### Goal of the exercise:
Whenever a line in the records below contains "logic", pick it out.

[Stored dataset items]
##############################

==> src/design/bcad_dec.sv <==
// ----------------------------------------------------------------------------
// bcad_dec
// address map decode for reads and writes, bank limit checks
// ----------------------------------------------------------------------------
module bcad_dec (
  input  logic [23:0]   addr_i,
  input  logic [7:0]    wdata_i,
  input  logic [23:0]   size_i,
  input  logic [23:0]   bank_base_i,
  output bcad_pkg::dec_t dec_o
);
  import bcad_pkg::*;

  logic [11:0] page;
  logic [7:0]  seg;
  logic [23:0] bank_off;
  logic        big_rom;
  logic        bank_ok;
  logic [3:0]  bank_sel;
  logic [23:0] bank_new;

  always_comb begin
    page     = addr_i[23:12];
    seg      = addr_i[23:16];
    bank_off = bank_base_i + {4'd0, addr_i[19:0]};
    big_rom  = size_i > BANK_STEP;
    bank_ok  = (addr_i[23:20] == 4'h2) && big_rom && (bank_off < size_i);
    bank_sel = {1'b0, wdata_i[2:0]} + 4'd1;
    bank_new = {bank_sel, 20'd0};

    dec_o           = '0;
    dec_o.rd        = RD_FIXED;
    dec_o.wr        = WR_NONE;
    dec_o.fixed     = BYTE_F0;
    dec_o.bank_next = (bank_new >= size_i) ? BANK_STEP : bank_new;

    // read map, first match wins
    if (addr_i[23:20] == 4'h0) begin
      dec_o.rd = RD_LOW;
    end else if (addr_i[23:20] == 4'h1) begin
      dec_o.rd = RD_WRAM;
    end else if (bank_ok) begin
      dec_o.rd      = RD_BANK;
      dec_o.rom_off = bank_off;
    end else if (page == PG_300 || page == PG_320 || page == PG_340) begin
      dec_o.fixed = BYTE_FF;
    end else if (page == PG_380 || page == PG_3C0) begin
      dec_o.fixed = BYTE_00;
    end else if (page == PG_3A0) begin
      dec_o.fixed = BYTE_F0;
    end else if (addr_i[23:13] == BLK_400) begin
      dec_o.fixed = BYTE_00;
    end else if (page == PG_800) begin
      if (addr_i[0]) begin
        dec_o.fixed = BYTE_FF;
      end else begin
        dec_o.rd = RD_CARD;
      end
    end else if (seg == SEG_C0) begin
      dec_o.rd      = RD_BIOS;
      dec_o.rom_off = {7'd0, addr_i[16:0]};
    end else if (seg == SEG_D0) begin
      dec_o.rd = RD_BRAM;
    end

    // write map
    if (addr_i[23:20] == 4'h1) begin
      dec_o.wr = WR_WRAM;
    end else if (seg == SEG_D0) begin
      dec_o.wr = WR_BRAM;
    end else if (page == PG_320) begin
      dec_o.wr = WR_NONE;
    end else if (page == PG_3A0) begin
      if (addr_i[7:0] == VEC_SET_LOW) begin
        dec_o.wr = WR_VEC_SET;
      end else if (addr_i[7:0] == VEC_CLR_LOW) begin
        dec_o.wr = WR_VEC_CLR;
      end
    end else if (page == PG_800) begin
      dec_o.wr = WR_CARD;
    end else if (addr_i[23:4] == BANK_REG_BLK && big_rom) begin
      dec_o.wr = WR_BANK;
    end
  end

endmodule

##############################

### Result for this task:
  input  logic [23:0]   addr_i,
  input  logic [7:0]    wdata_i,
  input  logic [23:0]   size_i,
  input  logic [23:0]   bank_base_i,
  logic [11:0] page;
  logic [7:0]  seg;
  logic [23:0] bank_off;
  logic        big_rom;
  logic        bank_ok;
  logic [3:0]  bank_sel;
  logic [23:0] bank_new;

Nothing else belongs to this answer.